The Health Information Portability and Accountability Act (HIPAA) was enacted in 1996 to protect the privacy and confidentiality of patients’ health information. Unfortunately, it has also created a potentially deadly situation in sports medicine.
It is imperative that coaches, athletic trainers and team physicians have complete medical information on every athlete. HIPAA has unintentionally created an obstacle to the free exchange of health records.
Professional athletes agree to release all medical information as part of their contractual obligation. In boxing, a fighter must allow free access to medical data before being allowed to fight in any jurisdiction. The health records shared among various state boxing commissions have avoided many disasters.
College athletes are protected by the Family Educational Rights and Privacy Act (FERPA) that allows for the free flow of records within their educational institution.
Ironically, it is high school and youth sports athletes who are most impacted by this obstruction. In an effort to protect the rights of young athletes, many have been left vulnerable due to incomplete medical information regarding medical conditions, allergies and prescribed drugs.
Typically, the breakdown occurs between school health officials and athletic trainers. Athletic trainers are the conduit between coaches and health providers. Often, athletic trainers are employed by entities contracted to provide services to a school.

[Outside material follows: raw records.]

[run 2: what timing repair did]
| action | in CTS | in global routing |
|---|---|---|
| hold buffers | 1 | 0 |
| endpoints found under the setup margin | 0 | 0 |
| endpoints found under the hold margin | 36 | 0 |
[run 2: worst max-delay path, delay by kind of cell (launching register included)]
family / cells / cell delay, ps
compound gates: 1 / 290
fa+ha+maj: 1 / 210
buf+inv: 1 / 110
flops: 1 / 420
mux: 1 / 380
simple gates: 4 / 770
===== src/rtl/rr_arbiter.sv =====
// Round-robin arbiter: first request at or above ptr, wrapping modulo N.
// Latency: purely combinational.
// Backpressure: none; the caller decides whether the grant is taken.
module rr_arbiter #(
    parameter int N     = 5,
    parameter int IDX_W = 3
) (
    input  logic [N-1:0]     req,
    input  logic [IDX_W-1:0] ptr,
    output logic [N-1:0]     gnt_oh,
    output logic [IDX_W-1:0] gnt_idx,
    output logic             gnt_any
);

    logic [IDX_W-1:0] cur;

    function automatic int wrap(input int base, input int k);
        int s;
        s = base + k;
        if (s >= N) s = s - N;
        return s;
    endfunction

    always_comb begin
        gnt_oh  = '0;
        gnt_idx = '0;
        gnt_any = 1'b0;
        cur     = '0;
        for (int k = 0; k < N; k++) begin
            cur = IDX_W'(wrap(int'(ptr), k));
            if (!gnt_any && req[cur]) begin
                gnt_any     = 1'b1;
                gnt_oh[cur] = 1'b1;
                gnt_idx     = cur;
            end
        end
    end

endmodule


===== src/rtl/switch_allocator_rr.sv =====
// Wormhole switch allocator: per-output round-robin arbitration, output locked until tail crosses.
// Latency: request at edge t -> select/lock at t+1, first pop grant in cycle t+1.
// Backpressure: out_busy or en=0 suppresses port_grant; locks and pointers hold.
module switch_allocator_rr #(
    parameter int NUM_PORTS = 5,
    parameter int DST_W     = 3,
    parameter int SW_W      = $clog2(NUM_PORTS + 1)
) (
    input  logic                      clk,
    input  logic                      rst_n,
    input  logic                      en,
    input  logic [NUM_PORTS-1:0]      req_valid,
    input  logic [NUM_PORTS*DST_W-1:0] req_dst,
    input  logic [NUM_PORTS-1:0]      req_tail,
    input  logic [NUM_PORTS-1:0]      out_busy,
    output logic [NUM_PORTS-1:0]      port_grant,
    output logic [NUM_PORTS*SW_W-1:0] out_sw,
    output logic [NUM_PORTS-1:0]      out_lock,
    output logic                      err_dst
);
    import noc_pkg::*;

    localparam int PTR_W = (NUM_PORTS > 1) ? $clog2(NUM_PORTS) : 1;
    localparam logic [SW_W-1:0] SW_STOP = SW_W'(sw_stop(NUM_PORTS));

    out_state_e           state_q [NUM_PORTS];
    out_state_e           state_d [NUM_PORTS];
    logic [PTR_W-1:0]     owner_q [NUM_PORTS];
    logic [PTR_W-1:0]     owner_d [NUM_PORTS];
    logic [PTR_W-1:0]     ptr_q   [NUM_PORTS];
    logic [PTR_W-1:0]     ptr_d   [NUM_PORTS];
    logic [SW_W-1:0]      sw_q    [NUM_PORTS];
    logic [SW_W-1:0]      sw_d    [NUM_PORTS];

    logic [DST_W-1:0]     dst     [NUM_PORTS];
    logic [NUM_PORTS-1:0] cand    [NUM_PORTS];
    logic [NUM_PORTS-1:0] arb_oh  [NUM_PORTS];
    logic [PTR_W-1:0]     arb_idx [NUM_PORTS];
    logic [NUM_PORTS-1:0] arb_any;
    logic [NUM_PORTS-1:0] dst_bad;
    logic [NUM_PORTS-1:0] owned;
    logic [NUM_PORTS-1:0] taken;
    logic [NUM_PORTS-1:0] win;
    logic [NUM_PORTS-1:0] xfer;

    // Candidates exclude inputs already feeding some locked output.
    always_comb begin
        owned = '0;
        for (int o = 0; o < NUM_PORTS; o++) begin
            if (state_q[o] == OUT_LOCKED) owned[owner_q[o]] = 1'b1;
        end
        for (int i = 0; i < NUM_PORTS; i++) begin
            dst[i]     = req_dst[i*DST_W +: DST_W];
            dst_bad[i] = req_valid[i] & (32'(dst[i]) >= NUM_PORTS);
        end
        for (int o = 0; o < NUM_PORTS; o++) begin
            cand[o] = '0;
            for (int i = 0; i < NUM_PORTS; i++) begin
                cand[o][i] = req_valid[i] & (32'(dst[i]) == o) & ~owned[i];
            end
        end
    end

    for (genvar o = 0; o < NUM_PORTS; o++) begin : g_arb
        rr_arbiter #(
            .N     (NUM_PORTS),
            .IDX_W (PTR_W)
        ) u_arb (
            .req     (cand[o]),
            .ptr     (ptr_q[o]),
            .gnt_oh  (arb_oh[o]),
            .gnt_idx (arb_idx[o]),
            .gnt_any (arb_any[o])
        );
    end

    // Lower-indexed outputs claim contested inputs first; the loser keeps its pointer.
    always_comb begin
        taken      = '0;
        win        = '0;
        xfer       = '0;
        port_grant = '0;
        for (int o = 0; o < NUM_PORTS; o++) begin
            if (en && state_q[o] == OUT_IDLE && arb_any[o] && ~|(arb_oh[o] & taken)) begin
                win[o] = 1'b1;
                taken  = taken | arb_oh[o];
            end
            if (en && state_q[o] == OUT_LOCKED && req_valid[owner_q[o]] && !out_busy[o]) begin
                xfer[o]                = 1'b1;
                port_grant[owner_q[o]] = 1'b1;
            end
        end
    end

    always_comb begin
        for (int o = 0; o < NUM_PORTS; o++) begin
            state_d[o] = state_q[o];
            owner_d[o] = owner_q[o];
            ptr_d[o]   = ptr_q[o];
            sw_d[o]    = sw_q[o];
            case (state_q[o])
                OUT_IDLE: begin
                    if (win[o]) begin
                        state_d[o] = OUT_LOCKED;
                        owner_d[o] = arb_idx[o];
                        sw_d[o]    = SW_W'(arb_idx[o]);
                        ptr_d[o]   = (32'(arb_idx[o]) == NUM_PORTS - 1) ? '0
                                                                        : arb_idx[o] + PTR_W'(1);
                    end
                end
                OUT_LOCKED: begin
                    if (xfer[o] && req_tail[owner_q[o]]) begin
                        state_d[o] = OUT_IDLE;
                        sw_d[o]    = SW_STOP;
                    end
                end
            endcase
        end
    end

    always_ff @(posedge clk or negedge rst_n) begin
        if (!rst_n) begin
            for (int o = 0; o < NUM_PORTS; o++) begin
                state_q[o] <= OUT_IDLE;
                owner_q[o] <= '0;
                ptr_q[o]   <= '0;
                sw_q[o]    <= SW_STOP;
            end
            err_dst <= 1'b0;
        end else if (en) begin
            for (int o = 0; o < NUM_PORTS; o++) begin
                state_q[o] <= state_d[o];
                owner_q[o] <= owner_d[o];
                ptr_q[o]   <= ptr_d[o];
                sw_q[o]    <= sw_d[o];
            end
            if (|dst_bad) err_dst <= 1'b1;
        end
    end

    always_comb begin
        out_sw   = '0;
        out_lock = '0;
        for (int o = 0; o < NUM_PORTS; o++) begin
            out_sw[o*SW_W +: SW_W] = sw_q[o];
            out_lock[o]            = (state_q[o] == OUT_LOCKED);
        end
    end

endmodule
===== src/rtl/block_deinterleaver.sv =====
`default_nettype none
// block_deinterleaver: serial-bit ROWS x COLS row-column block deinterleaver
// with ping-pong bit banks, block sync, valid/ready and flush drain. Rev 1.0
module block_deinterleaver #(
  parameter int ROWS = 4,
  parameter int COLS = 4
) (
  input  logic clk,
  input  logic rst,
  input  logic in_valid,
  output logic in_ready,
  input  logic data_i,
  input  logic sof_i,
  input  logic flush_i,
  output logic data_o,
  output logic out_valid,
  output logic out_sof,
  output logic sync_err
);

  localparam int N  = ROWS * COLS;
  localparam int CW = $clog2(N);

  localparam logic [1:0] S_EMPTY  = 2'd0;
  localparam logic [1:0] S_STREAM = 2'd1;
  localparam logic [1:0] S_DRAIN  = 2'd2;

  logic [1:0]    state, state_nxt;
  logic [CW-1:0] cnt, cnt_nxt;
  logic          wr_bank, wr_bank_nxt;
  logic [N-1:0]  bank0, bank1, rd_word;
  logic          beat, last, resync;
  logic          we, emit;
  logic [CW-1:0] waddr;

  // Output position i was written column-wise by the interleaver.
  function automatic logic [CW-1:0] perm(input logic [CW-1:0] i);
    int idx;
    idx = (int'(i) % COLS) * ROWS + int'(i) / COLS;
    return idx[CW-1:0];
  endfunction

  assign beat    = in_valid && in_ready;
  assign last    = (cnt == CW'(N - 1));
  assign resync  = beat && sof_i && (cnt != '0);
  assign rd_word = wr_bank ? bank0 : bank1;

  always_ff @(posedge clk or negedge rst) begin
    if (!rst) begin
      state   <= S_EMPTY;
      cnt     <= '0;
      wr_bank <= 1'b0;
    end else begin
      state   <= state_nxt;
      cnt     <= cnt_nxt;
      wr_bank <= wr_bank_nxt;
    end
  end

  always_comb begin
    state_nxt   = state;
    cnt_nxt     = cnt;
    wr_bank_nxt = wr_bank;
    case (state)
      S_EMPTY, S_STREAM: begin
        if (resync) begin
          // Misplaced sof: the offending bit becomes bit 0 of a fresh block.
          state_nxt = S_EMPTY;
          cnt_nxt   = CW'(1);
        end else if (beat) begin
          if (last) begin
            cnt_nxt     = '0;
            wr_bank_nxt = ~wr_bank;
            state_nxt   = S_STREAM;
          end else begin
            cnt_nxt = cnt + 1'b1;
          end
        end else if (state == S_STREAM && flush_i && cnt == '0) begin
          state_nxt = S_DRAIN;
        end
      end
      S_DRAIN: begin
        if (last) begin
          cnt_nxt   = '0;
          state_nxt = S_EMPTY;
        end else begin
          cnt_nxt = cnt + 1'b1;
        end
      end
      default: state_nxt = S_EMPTY;
    endcase
  end

  always_comb begin
    in_ready = (state != S_DRAIN);
    we       = beat;
    waddr    = resync ? '0 : cnt;
    emit     = (state == S_STREAM && beat && !resync) || (state == S_DRAIN);
  end

  always_ff @(posedge clk or negedge rst) begin
    if (!rst) begin
      bank0     <= '0;
      bank1     <= '0;
      data_o    <= 1'b0;
      out_valid <= 1'b0;
      out_sof   <= 1'b0;
      sync_err  <= 1'b0;
    end else begin
      if (we) begin
        if (wr_bank) bank1[waddr] <= data_i;
        else         bank0[waddr] <= data_i;
      end
      data_o    <= emit && rd_word[perm(cnt)];
      out_valid <= emit;
      out_sof   <= emit && (cnt == '0);
      sync_err  <= resync;
    end
  end

endmodule
`default_nettype wire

This business relationship has mistakenly been interpreted as an obstacle.
“As we improve communication and protect patients’ privacy, HIPAA was never intended to compromise the communication among care givers,” said Glenn Stadnick, Corporate Compliance and Privacy Officer at Backus Hospital.
Penalties for violating HIPAA have only been levied when the information is used for malicious intent or financial gain.
Parents can protect their children by making sure they directly provide the athletic trainer or youth coach with accurate, complete medical information.